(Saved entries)
== Segment start ==
==> src/rtl/dma_fix_pkg.sv <==
// Package: shared types of the fixed-port DMA channel.
// Assumes: nothing beyond IEEE 1800-2017.
package dma_fix_pkg;
    typedef enum logic [1:0] {
        ST_IDLE  = 2'd0,
        ST_READ  = 2'd1,
        ST_WRITE = 2'd2
    } dma_state_e;
endpackage

==> src/rtl/dma_fix_addr.sv <==
// Module: address generator of the fixed-port DMA channel.
// Holds the memory-side address and the peripheral offset, forms the
// fixed peripheral address, picks source/destination and flags misalignment.
// Assumes: step_en and load are never high in the same cycle as each other
// with conflicting intent; load wins.
module dma_fix_addr #(
    parameter int AW  = 24,
    parameter int IOW = 8,
    parameter int DW  = 16
) (
    input  logic           clk,
    input  logic           rst_n,
    input  logic           load,
    input  logic [AW-1:0]  load_mem,
    input  logic [IOW-1:0] load_io,
    input  logic           word_mode,
    input  logic           dec_mode,
    input  logic           step_en,
    input  logic           to_mem,
    input  logic           write_phase,
    output logic [AW-1:0]  mem_addr,
    output logic [AW-1:0]  bus_addr,
    output logic           misaligned
);
    localparam int HIW = AW - IOW;
    localparam logic [AW-1:0] BYTE_STEP = AW'(1);
    localparam logic [AW-1:0] WORD_STEP = AW'(DW / 8);

    logic [AW-1:0]  mem_q;
    logic [IOW-1:0] io_q;
    logic [AW-1:0]  io_full;
    logic [AW-1:0]  step;
    logic [AW-1:0]  src_addr;
    logic [AW-1:0]  dst_addr;

    // Hold and advance the memory address; hold the peripheral offset.
    always_ff @(posedge clk) begin
        if (!rst_n) begin
            mem_q <= '0;
            io_q  <= '0;
        end else if (load) begin
            mem_q <= load_mem;
            io_q  <= load_io;
        end else if (step_en) begin
            mem_q <= dec_mode ? (mem_q - step) : (mem_q + step);
        end
    end

    // Form the fixed address, pick source and destination, check alignment.
    always_comb begin
        step       = word_mode ? WORD_STEP : BYTE_STEP;
        io_full    = {{HIW{1'b1}}, io_q};
        src_addr   = to_mem ? io_full : mem_q;
        dst_addr   = to_mem ? mem_q : io_full;
        bus_addr   = write_phase ? dst_addr : src_addr;
        misaligned = word_mode && (mem_q[0] || io_q[0]);
    end

    assign mem_addr = mem_q;
endmodule

==> src/rtl/dma_fix_count.sv <==
// Module: transfer counter of the fixed-port DMA channel.
// Loads the unit count and counts down once per completed transfer.
// Assumes: dec_en only pulses when a transfer finishes.
module dma_fix_count #(
    parameter int CW = 16
) (
    input  logic          clk,
    input  logic          rst_n,
    input  logic          load,
    input  logic [CW-1:0] load_val,
    input  logic          dec_en,
    output logic [CW-1:0] count,
    output logic          last
);
    logic [CW-1:0] cnt_q;

    // Load or decrement the remaining count.
    always_ff @(posedge clk) begin
        if (!rst_n) begin
            cnt_q <= '0;
        end else if (load) begin
            cnt_q <= load_val;
        end else if (dec_en) begin
            cnt_q <= cnt_q - CW'(1);
        end
    end

    assign count = cnt_q;
    assign last  = (cnt_q == CW'(1));
endmodule

==> src/rtl/dma_fix_seq.sv <==
// Module: sequencer of the fixed-port DMA channel.
// Accepts requests, picks direction from the request code, runs the
// read-then-write bus sequence and keeps the mode and status flags.
// Assumes: bus_ready is only meaningful while bus_valid is high.
module dma_fix_seq
    import dma_fix_pkg::*;
#(
    parameter int                DW          = 16,
    parameter int                SRCW        = 3,
    parameter logic [SRCW-1:0]   RXFULL_CODE = SRCW'(4)
) (
    input  logic            clk,
    input  logic            rst_n,
    input  logic            cfg_load,
    input  logic            cfg_word,
    input  logic            cfg_dec,
    input  logic            cfg_irq_en,
    input  logic            req,
    input  logic [SRCW-1:0] req_src,
    input  logic            misaligned,
    input  logic            last_xfer,
    input  logic            bus_ready,
    input  logic [DW-1:0]   bus_rdata,
    output logic            load_ok,
    output logic            step_en,
    output logic            to_mem,
    output logic            word_mode,
    output logic            dec_mode,
    output logic            bus_valid,
    output logic            bus_write,
    output logic [DW-1:0]   bus_wdata,
    output logic            busy,
    output logic            active,
    output logic            done,
    output logic            irq,
    output logic            addr_err
);
    dma_state_e    state_q;
    logic          accept;
    logic          go;
    logic          abort;
    logic          irq_en_q;
    logic [DW-1:0] data_q;
    logic [DW-1:0] rd_unit;

    // Decode handshakes and request acceptance.
    always_comb begin
        load_ok   = cfg_load && (state_q == ST_IDLE);
        accept    = req && active && (state_q == ST_IDLE) && !cfg_load;
        go        = accept && !misaligned;
        abort     = accept && misaligned;
        step_en   = (state_q == ST_WRITE) && bus_ready;
        bus_valid = (state_q != ST_IDLE);
        bus_write = (state_q == ST_WRITE);
        busy      = (state_q != ST_IDLE);
        rd_unit   = word_mode ? bus_rdata : {{(DW-8){1'b0}}, bus_rdata[7:0]};
    end

    // Step the read-then-write state machine.
    always_ff @(posedge clk) begin
        if (!rst_n) begin
            state_q <= ST_IDLE;
        end else begin
            unique case (state_q)
                ST_IDLE:  if (go)        state_q <= ST_READ;
                ST_READ:  if (bus_ready) state_q <= ST_WRITE;
                ST_WRITE: if (bus_ready) state_q <= ST_IDLE;
                default:                 state_q <= ST_IDLE;
            endcase
        end
    end

    // Latch the direction at acceptance and the data at read completion.
    always_ff @(posedge clk) begin
        if (!rst_n) begin
            to_mem <= 1'b0;
            data_q <= '0;
        end else begin
            if (go) to_mem <= (req_src == RXFULL_CODE);
            if ((state_q == ST_READ) && bus_ready) data_q <= rd_unit;
        end
    end

    // Keep mode bits and status flags.
    always_ff @(posedge clk) begin
        if (!rst_n) begin
            word_mode <= 1'b0;
            dec_mode  <= 1'b0;
            irq_en_q  <= 1'b0;
            active    <= 1'b0;
            done      <= 1'b0;
            irq       <= 1'b0;
            addr_err  <= 1'b0;
        end else if (load_ok) begin
            word_mode <= cfg_word;
            dec_mode  <= cfg_dec;
            irq_en_q  <= cfg_irq_en;
            active    <= 1'b1;
            done      <= 1'b0;
            irq       <= 1'b0;
            addr_err  <= 1'b0;
        end else begin
            if (abort) addr_err <= 1'b1;
            if (step_en && last_xfer) begin
                active <= 1'b0;
                done   <= 1'b1;
                irq    <= irq_en_q;
            end
        end
    end

    assign bus_wdata = data_q;
endmodule

==> src/rtl/dma_fixport_chan.sv <==
// Module: top of the fixed-port DMA channel.
// Ties the address generator, counter and sequencer together.
// Assumes: the bus slave raises bus_ready for one cycle per bus cycle.
module dma_fixport_chan #(
    parameter int              AW          = 24,
    parameter int              IOW         = 8,
    parameter int              CW          = 16,
    parameter int              DW          = 16,
    parameter int              SRCW        = 3,
    parameter logic [SRCW-1:0] RXFULL_CODE = SRCW'(4)
) (
    input  logic            clk,
    input  logic            rst_n,
    input  logic            cfg_load,
    input  logic [AW-1:0]   cfg_mem_addr,
    input  logic [IOW-1:0]  cfg_io_off,
    input  logic [CW-1:0]   cfg_count,
    input  logic            cfg_word,
    input  logic            cfg_dec,
    input  logic            cfg_irq_en,
    input  logic            req,
    input  logic [SRCW-1:0] req_src,
    output logic            bus_valid,
    output logic            bus_write,
    output logic            bus_word,
    output logic [AW-1:0]   bus_addr,
    output logic [DW-1:0]   bus_wdata,
    input  logic [DW-1:0]   bus_rdata,
    input  logic            bus_ready,
    output logic [AW-1:0]   mem_addr,
    output logic [CW-1:0]   count,
    output logic            active,
    output logic            busy,
    output logic            done,
    output logic            irq,
    output logic            addr_err
);
    logic load_ok;
    logic step_en;
    logic to_mem;
    logic word_mode;
    logic dec_mode;
    logic misaligned;
    logic last_xfer;

    dma_fix_seq #(.DW(DW), .SRCW(SRCW), .RXFULL_CODE(RXFULL_CODE)) u_seq (
        .clk(clk), .rst_n(rst_n),
        .cfg_load(cfg_load), .cfg_word(cfg_word), .cfg_dec(cfg_dec),
        .cfg_irq_en(cfg_irq_en), .req(req), .req_src(req_src),
        .misaligned(misaligned), .last_xfer(last_xfer),
        .bus_ready(bus_ready), .bus_rdata(bus_rdata),
        .load_ok(load_ok), .step_en(step_en), .to_mem(to_mem),
        .word_mode(word_mode), .dec_mode(dec_mode),
        .bus_valid(bus_valid), .bus_write(bus_write), .bus_wdata(bus_wdata),
        .busy(busy), .active(active), .done(done), .irq(irq),
        .addr_err(addr_err)
    );

    dma_fix_addr #(.AW(AW), .IOW(IOW), .DW(DW)) u_addr (
        .clk(clk), .rst_n(rst_n), .load(load_ok),
        .load_mem(cfg_mem_addr), .load_io(cfg_io_off),
        .word_mode(word_mode), .dec_mode(dec_mode), .step_en(step_en),
        .to_mem(to_mem), .write_phase(bus_write),
        .mem_addr(mem_addr), .bus_addr(bus_addr), .misaligned(misaligned)
    );

    dma_fix_count #(.CW(CW)) u_cnt (
        .clk(clk), .rst_n(rst_n), .load(load_ok), .load_val(cfg_count),
        .dec_en(step_en), .count(count), .last(last_xfer)
    );

    assign bus_word = word_mode;
endmodule

==> config.mk <==
export PLATFORM = sky130hd
export DESIGN_NAME = dma_fixport_chan
export DESIGN_NICKNAME = d
export VERILOG_FILES = /design/src/rtl/dma_fix_pkg.sv /design/src/rtl/dma_fix_addr.sv /design/src/rtl/dma_fix_count.sv /design/src/rtl/dma_fix_seq.sv /design/src/rtl/dma_fixport_chan.sv
export SDC_FILE = /design/constraint.sdc
export NUM_CORES = 1
export LEC_CHECK = 0
export BUFFER_PORTS_ARGS = -buffer_cell sky130_fd_sc_hd__buf_2
export CAP_MARGIN = 20
export CELL_PAD_IN_SITES_DETAIL_PLACEMENT = 0
export CELL_PAD_IN_SITES_GLOBAL_PLACEMENT = 1
export CORE_ASPECT_RATIO = 0.75
export CORE_MARGIN = 2
export CORE_UTILIZATION = 33
export DETAILED_ROUTE_END_ITERATION = 12
export GPL_ROUTABILITY_DRIVEN = 0
export PLACE_DENSITY_LB_ADDON = 0.05
export SYNTH_ARGS = -nofsm -noshare
export SYNTH_HDL_FRONTEND = slang
export SYNTH_SLANG_ARGS = --single-unit
export TNS_END_PERCENT = 1
==> constraint.sdc <==
create_clock -name clk -period 2.7 [get_ports clk]
set_input_delay 0.54 -clock clk [delete_from_list [all_inputs] [get_ports clk]]
set_output_delay 0.54 -clock clk [all_outputs]
set_load 0.05 [all_outputs]
==> impl_metrics.py, run 1 <==
metrics = {
    "worst_setup_path": {
        "r2r_start": "u_seq.dec_mode",
        "cp.arrival_ns": 2.86,
        "cp_max_fo": 27,
        "worstSetupEndpointType": "flop",
        "rrSetupSlack_ns": 0.12,
        "cp.required_ns": 2.97,
        "path_class": "flop to flop",
        "r2r_cells": 11,
        "cp-start-kind": "flop",
        "r2r_end": "u_addr.mem_addr[23]",
    },
    "floorplanning": {
        "ioPinCount": 163,
        "die_h_um": 106,
        "core_um2": 13600,
        "dieArea_um2": 14800,
        "start_util_pct": 33.5,
        "rows": 37,
        "fp.dieW_um": 140,
    },
    "sta": {
        "holdWs_ns": 0.445,
        "rsz0062_at_grt": "yes",
        "max_freq_ghz": 0.387,
        "setup_tns_ns": 0,
        "hold_violations": 0,
        "maxSlewHeadroom_pct": 50.2,
        "max_slew.worst_pin.slew_ns": 0.745,
        "maxSlewViolCount": 0,
        "fin_crit_sh_pct": 95.7,
        "period_minus_slack_ns": 2.58,
        "finClkSkew_ns": 0.00622,
        "setup_violations": 0,
    },
    "route": {
        "routedWlPerCell_um": 15.5,
        "antenna_left": 0,
        "via_per_inst": 5.11,
        "drt_iter0_drc": 222,
        "totalWireLength_um": 14100,
        "drcViolationCount": 0,
        "drtPass1Iterations": 4,
        "dr_total_vias": 4655,
    },
    "min_path": {
        "whs_path_depth": 2,
        "min_path_type": "input port to flop",
        "worstHoldStart": "cfg_count[2]",
        "whs_endpoint": "u_cnt.count[2]",
    },
    "global_routing": {
        "globalRouteOverflowTotal": 0,
        "first_global_vias": 4523,
        "grt_usage_pct": 19.1,
        "antenna_found_initial": 0,
        "grt_max_degree": 75,
        "grt_pass1_wl_um": 23000,
    },
    "logic_synthesis": {
        "synth_cells": 561,
        "synth_top_flop_cell": "dfxtp_1",
        "syn_area_per_cell_um2": 8.13,
        "synth-seq-area-share_pct": 32.5,
        "synthArstFlopShare_pct": 0,
        "synth-seq-cells": 74,
        "yosys_warnings": 0,
        "syn_area_um2": 4560,
        "ys_types": 57,
        "postSynthNetCount": 662,
        "synth_edf_count": 0,
    },
    "finish": {
        "n_antenna_cell": 0,
        "layout.cells.non_filler": 911,
        "synthToLayoutAreaGrowth_pct": 35.1,
        "utilization_pct": 45.3,
        "num-fill-cells": 1404,
        "nets": 832,
        "drive_above_1_share_pct": 34.1,
    },
    "clock_network": {
        "clk_latency_ns": 0.33,
        "cts_made_buffers": 9,
        "cts_tree": "yes",
        "clock-sinks": 74,
        "htreeDepth": 3,
        "cts.path.max_buffers": 2,
        "root_buffer": "clkbuf_16",
        "clkTransAtPathRegs_ns": 0.06,
    },
    "place": {
        "place_inst": 894,
        "io_buffers": 162,
        "hpwlAfterDp_um": 10500,
    },
    "pwr": {
        "power.leakage_nw": 3.01,
        "p_per_area_nw_per_um2": 572,
        "p_total_w": 0.00353,
        "ir_drop_uv": 308,
    },
    "flow_run": {
        "maxCapViolCount": 0,
    },
    "status": {
        "status": "finished clean",
    },
}
[what timing repair did]
item / in CTS / in global routing
endpoints found under the hold margin: 0 / 0
setup buffers: 0 / 1
resized for setup: 2 / 20
pin swaps: 0 / 12
setup endpoints to repair: 9 / 14
hold buffers: 0 / 0
[critical path, stage by stage (launching register included)]
cell and delay (ns):
dfxtp_2 0.33, buf_12 0.16, ha_2 0.38, nor2_1 0.06, a211oi_2 0.24, o21ai_1 0.16
o31ai_4 0.28, a21oi_2 0.13, o211a_1 0.25, a211oi_2 0.19, mux2i_1 0.20, o211a_1 0.15
[where the power goes]
part / leakage (nW) / switching, W / internal, W
logic: 2.23 / 0.000616 / 0.000312
clock network: 0.171 / 0.000488 / 0.000895
registers: 0.610 / 0.0000629 / 0.00115
[worst max path at each step]
stage,from,end,slack (ns),cells after the start
floorplan,u_seq.word_mode,u_addr.mem_addr[18],-0.02,12
global placement,u_seq.word_mode,u_addr.mem_addr[18],0.06,13
detailed placement,u_seq.dec_mode,u_addr.mem_addr[23],-0.04,11
CTS,u_seq.word_mode,u_addr.mem_addr[22],0.006,13
global route,u_seq.word_mode,u_addr.mem_addr[22],-0.06,13
finish,u_seq.dec_mode,u_addr.mem_addr[23],0.12,11
[logic make-up (layout without fill, tap and decap cells)]
group,Yosys count,count (layout),synth area share [%]
and+or+nand+nor,219,219,23.6
AOI/OAI and AO/OA,161,161,25.3
DFF,74,74,32.5
buffers and inverters,44,219,3.78
xor gates and xnor gates,27,27,5.18
adders and majority gates,26,26,7.30
muxes,10,10,2.41
[registers in the layout (all words and copies together), names as in the netlist]
register / cells
u_seq.addr_err: 1
u_seq.bus_wdata: 16
u_cnt.count: 16
u_seq.dec_mode: 1
u_seq.done: 1
u_addr.io_q: 8
u_addr.mem_addr: 24
u_seq.state_q: 2
u_seq.to_mem: 1
u_seq.irq: 1
u_seq.irq_en_q: 1
u_seq.word_mode: 1
u_seq.active: 1
[placed cells by master (no fill, tap or decap), types with 4 or more instances in the layout]
master / n
buf_2: 162
nand2_1: 96
dfxtp_1: 70
a21boi_0: 39
a21oi_1: 38
buf_4: 27
nand3_1: 25
nor2_1: 24
nand2b_1: 21
ha_1: 21
o211a_1: 19
xor2_1: 14
o211ai_1: 13
o21ai_0: 12
xnor2_1: 12
nor3_1: 10
clkbuf_16: 10
inv_1: 8
mux2_2: 8
a21o_1: 8
o221ai_1: 8
and3_1: 6
nor2b_1: 5
nand2_2: 4
a21oi_2: 4
and2_1: 4
[metal layers]
metal / global-route usage (%) / routed length [um] / vias up / share of wire (%)
li1: - / - / 2353 / -
met1: 27.4 / 7260 / 2171 / 51
met2: 29.1 / 5910 / 117 / 42
met3: 4.36 / 793 / 14 / 5.6
met4: 4.64 / 172 / 0 / 1.2
met5: 0 / 0 / - / 0
[through the flow]
step	worst slack [ns]	area, um2
floorplan	-0.0155	4570
global placement	0.0593	5730
detailed placement	-0.0414	5730
CTS	0.00627	6090
global route	-0.0572	6160
finish	0.116	6160
[synthesized netlist by cell type (4+ instances only)]
cell type / n / area [um2]
clkbuf_1: 28 / 105
inv_1: 11 / 41.3
dfxtp_1: 74 / 1480
ha_1: 25 / 313
xnor2_1: 13 / 114
a21boi_0: 39 / 293
nor3_1: 10 / 50.1
and2_1: 4 / 25.0
nor2_1: 24 / 90.1
nand2_1: 97 / 364
nand2b_1: 21 / 131
nor2b_1: 7 / 43.8
mux2_2: 8 / 90.1
o221ai_1: 8 / 70.1
o211ai_1: 13 / 97.6
a21o_1: 8 / 60.1
and3_1: 6 / 37.5
a21oi_1: 42 / 210
xor2_1: 14 / 123
o21ai_0: 13 / 65.1
nand3_1: 25 / 125
o211a_1: 19 / 190
[cell type report]
class | instances | area (um2) | area share (%)
flip-flops and latches | 74 | 1490 | 24.2
well taps | 175 | 219 | 3.55
repair buffers | 192 | 1070 | 17.4
clock buffers | 11 | 264 | 4.28
inverters | 11 | 43.8 | 0.711
multi-input cells | 443 | 2990 | 48.5
clock inverters | 5 | 82.6 | 1.34
Note: power is estimated with default switching activity, not from simulation.
==> run 2: changes to the inputs <==
CORE_UTILIZATION = 39   (was 33)
clock period = 3.05 ns   (was 2.7 ns; I/O delays follow)
==> impl_metrics.py, run 2 (synthesized netlist as in run 1, its figures left out) <==
metrics = {
    "route": {
        "drcViolationCount": 0,
        "drtPass1Iterations": 4,
        "via_per_inst": 5.29,
        "antenna_left": 0,
        "routedWlPerCell_um": 15.6,
        "totalWireLength_um": 13500,
        "dr_total_vias": 4569,
        "drt_iter0_drc": 184,
    },
    "clock_network": {
        "cts_made_buffers": 9,
        "clk_latency_ns": 0.34,
        "htreeDepth": 3,
        "root_buffer": "clkbuf_16",
        "ctsHoldBuffers": 0,
        "clkTransAtPathRegs_ns": 0.06,
        "cts_tree": "yes",
        "clock-sinks": 74,
        "cts.path.max_buffers": 2,
    },
    "global_routing": {
        "globalRouteOverflowTotal": 0,
        "first_global_vias": 4274,
        "antenna_found_initial": 0,
        "grt_pass1_wl_um": 21400,
        "grt_max_degree": 29,
        "grt_usage_pct": 21.3,
    },
    "worst_setup_path": {
        "slowest_stage": "o31ai_1",
        "cp_max_fo": 15,
        "path_class": "flop to flop",
        "cp_common_cell": "buf_4",
        "worstSetupEndpointType": "flop",
        "cp-start-kind": "flop",
        "crit_chain": "buf_4 > buf_4 > ha_1 > nand4_1 > nor3_1 > nand2_1 > o211ai_1 > a21oi_1 > o31ai_1 > nand3_1 > o2111a_1 > o21a_1",
        "cp.arrival_ns": 3.05,
        "cp.required_ns": 3.29,
        "critPathMaxStageDelay_ns": 0.42,
    },
    "floorplanning": {
        "core_um2": 11500,
        "start_util_pct": 39.7,
        "ioPinCount": 163,
        "rows": 34,
        "dieArea_um2": 12600,
        "fp.dieW_um": 129,
        "die_h_um": 97.7,
    },
    "sta": {
        "finClkSkew_ns": 0.00842,
        "max_slew.worst_pin.slew_ns": 0.678,
        "maxSlewHeadroom_pct": 54.6,
        "period_minus_slack_ns": 2.81,
        "setup_violations": 0,
        "hold_violations": 0,
        "maxSlewViolCount": 0,
        "fin_crit_sh_pct": 92.3,
        "max_freq_ghz": 0.355,
    },
    "flow_run": {
        "maxCapViolCount": 0,
    },
    "finish": {
        "synthToLayoutAreaGrowth_pct": 29.4,
        "n_antenna_cell": 0,
        "final_cell_mix": "buf_2 (162), nand2_1 (96), dfxtp_1 (73), a21oi_1 (41), a21boi_0 (39)",
        "final_common_cell": "buf_2",
        "num-fill-cells": 1133,
        "utilization_pct": 51.4,
        "nets": 815,
        "largest_register_ffs": 24,
        "drive_above_1_share_pct": 30.0,
        "finalInstanceArea_um2": 5900,
    },
    "place": {
        "place_area_um2": 5530,
        "hpwlAfterDp_um": 9950,
        "io_buffers": 162,
    },
    "status": {
        "status": "finished clean",
    },
    "pwr": {
        "p_total_w": 0.00312,
        "power.leakage_nw": 2.93,
        "ir_drop_uv": 297,
        "p_per_area_nw_per_um2": 529,
    },
    "min_path": {
        "min_path_type": "flop to flop",
    },
}
run 2: cell types whose count changed in the layout (fill, tap and decap cells not counted), moves of 3 or more:
cell     before  now
buf_4        27   13
buf_12        3    0
a21oi_1      38   41
a21oi_2       4    1
inv_1         8   11
dfxtp_1      70   73
ha_1         21   25
run 2: through the flow:
step                worst slack [ns]  cells  TNS (ns)  hold slack, ns
detailed placement             0.239    847         0           0.449
global placement               0.292    847         0           0.444
CTS                            0.104    863         0           0.460
global route                 -0.0144    863   -0.0144           0.482
finish                         0.236    863         0           0.454
floorplan                      0.139    561         0           0.441
run 2: cell type report:
type	count	area, um2	share of cell area (%)
multi-input combinational	443	2940	49.8
sequential	74	1480	25.1
timing repair buffer	175	908	15.4
clock buffer	10	239	4.05
tap	144	180	3.05
clock inverter	6	113	1.91
inverter	11	41.3	0.699
run 2: per-layer routing:
layer,wire length [um],GRT usage (%)
met1,6740,29.9
met4,107,5.35
met5,0,0
met3,695,5.29
met2,5910,32.7
run 2: timing repair:
| item | 4_1_cts | 5_1_grt |
|---|---|---|
| setup buffers | 0 | 0 |
| gates resized for setup | 0 | 4 |
| endpoints found under the setup margin | 0 | 3 |
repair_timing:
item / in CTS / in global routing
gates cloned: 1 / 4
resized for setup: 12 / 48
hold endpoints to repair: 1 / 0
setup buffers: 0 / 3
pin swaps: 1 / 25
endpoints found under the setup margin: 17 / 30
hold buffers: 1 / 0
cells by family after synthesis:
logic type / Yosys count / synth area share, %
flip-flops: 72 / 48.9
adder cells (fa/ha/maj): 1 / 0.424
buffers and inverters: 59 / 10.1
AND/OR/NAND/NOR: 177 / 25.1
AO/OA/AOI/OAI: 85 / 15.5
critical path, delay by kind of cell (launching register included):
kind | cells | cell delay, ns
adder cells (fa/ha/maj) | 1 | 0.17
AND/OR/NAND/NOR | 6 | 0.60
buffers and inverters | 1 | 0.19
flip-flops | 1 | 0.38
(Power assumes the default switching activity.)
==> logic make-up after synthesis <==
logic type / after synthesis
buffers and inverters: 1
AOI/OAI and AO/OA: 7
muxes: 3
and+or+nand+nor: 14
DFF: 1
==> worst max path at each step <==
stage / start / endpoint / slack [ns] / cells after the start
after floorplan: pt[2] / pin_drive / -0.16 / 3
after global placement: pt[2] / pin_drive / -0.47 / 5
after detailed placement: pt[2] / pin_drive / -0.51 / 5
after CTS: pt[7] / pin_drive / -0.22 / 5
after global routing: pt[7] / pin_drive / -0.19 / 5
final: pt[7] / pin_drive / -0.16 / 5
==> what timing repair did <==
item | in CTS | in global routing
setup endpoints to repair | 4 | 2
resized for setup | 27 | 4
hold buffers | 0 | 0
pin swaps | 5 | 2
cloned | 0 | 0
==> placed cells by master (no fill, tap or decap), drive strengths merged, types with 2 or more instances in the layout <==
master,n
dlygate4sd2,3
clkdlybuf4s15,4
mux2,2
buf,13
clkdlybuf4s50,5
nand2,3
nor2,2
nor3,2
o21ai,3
File: config.mk
export PLATFORM = sky130hd
export DESIGN_NAME = lcd_init_seq
export DESIGN_NICKNAME = d
export VERILOG_FILES = /design/src/rtl/lcd_init_pkg.sv /design/src/rtl/lcd_step_rom.sv /design/src/rtl/lcd_wait_timer.sv /design/src/rtl/lcd_init_seq.sv
export SDC_FILE = /design/constraint.sdc
export NUM_CORES = 1
export LEC_CHECK = 0
export BUFFER_PORTS_ARGS = -buffer_cell sky130_fd_sc_hd__buf_4
export CORE_AREA = 3 3 70 72
export CTS_CLUSTER_SIZE = 30
export DETAILED_ROUTE_END_ITERATION = 8
export DIE_AREA = 0 0 73 75
export SETUP_SLACK_MARGIN = 0.1
export SLEW_MARGIN = 15
export SYNTH_ARGS = -nofsm -noshare
export SYNTH_HDL_FRONTEND = slang
export SYNTH_SLANG_ARGS = --single-unit
File: constraint.sdc
create_clock -name clk -period 4.7 [get_ports clk]
set_clock_uncertainty 0.1 [all_clocks]
set_input_delay 0 -clock clk [delete_from_list [all_inputs] [get_ports clk]]
set_output_delay 0 -clock clk [all_outputs]
set_load 0.1 [all_outputs]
== Segment end ==
**ASSIGNMENT**
Go through the records above and return each line in which the word "more" occurs.

**RESULT OF THE TASK**
[placed cells by master (no fill, tap or decap), types with 4 or more instances in the layout]
run 2: cell types whose count changed in the layout (fill, tap and decap cells not counted), moves of 3 or more:
==> placed cells by master (no fill, tap or decap), drive strengths merged, types with 2 or more instances in the layout <==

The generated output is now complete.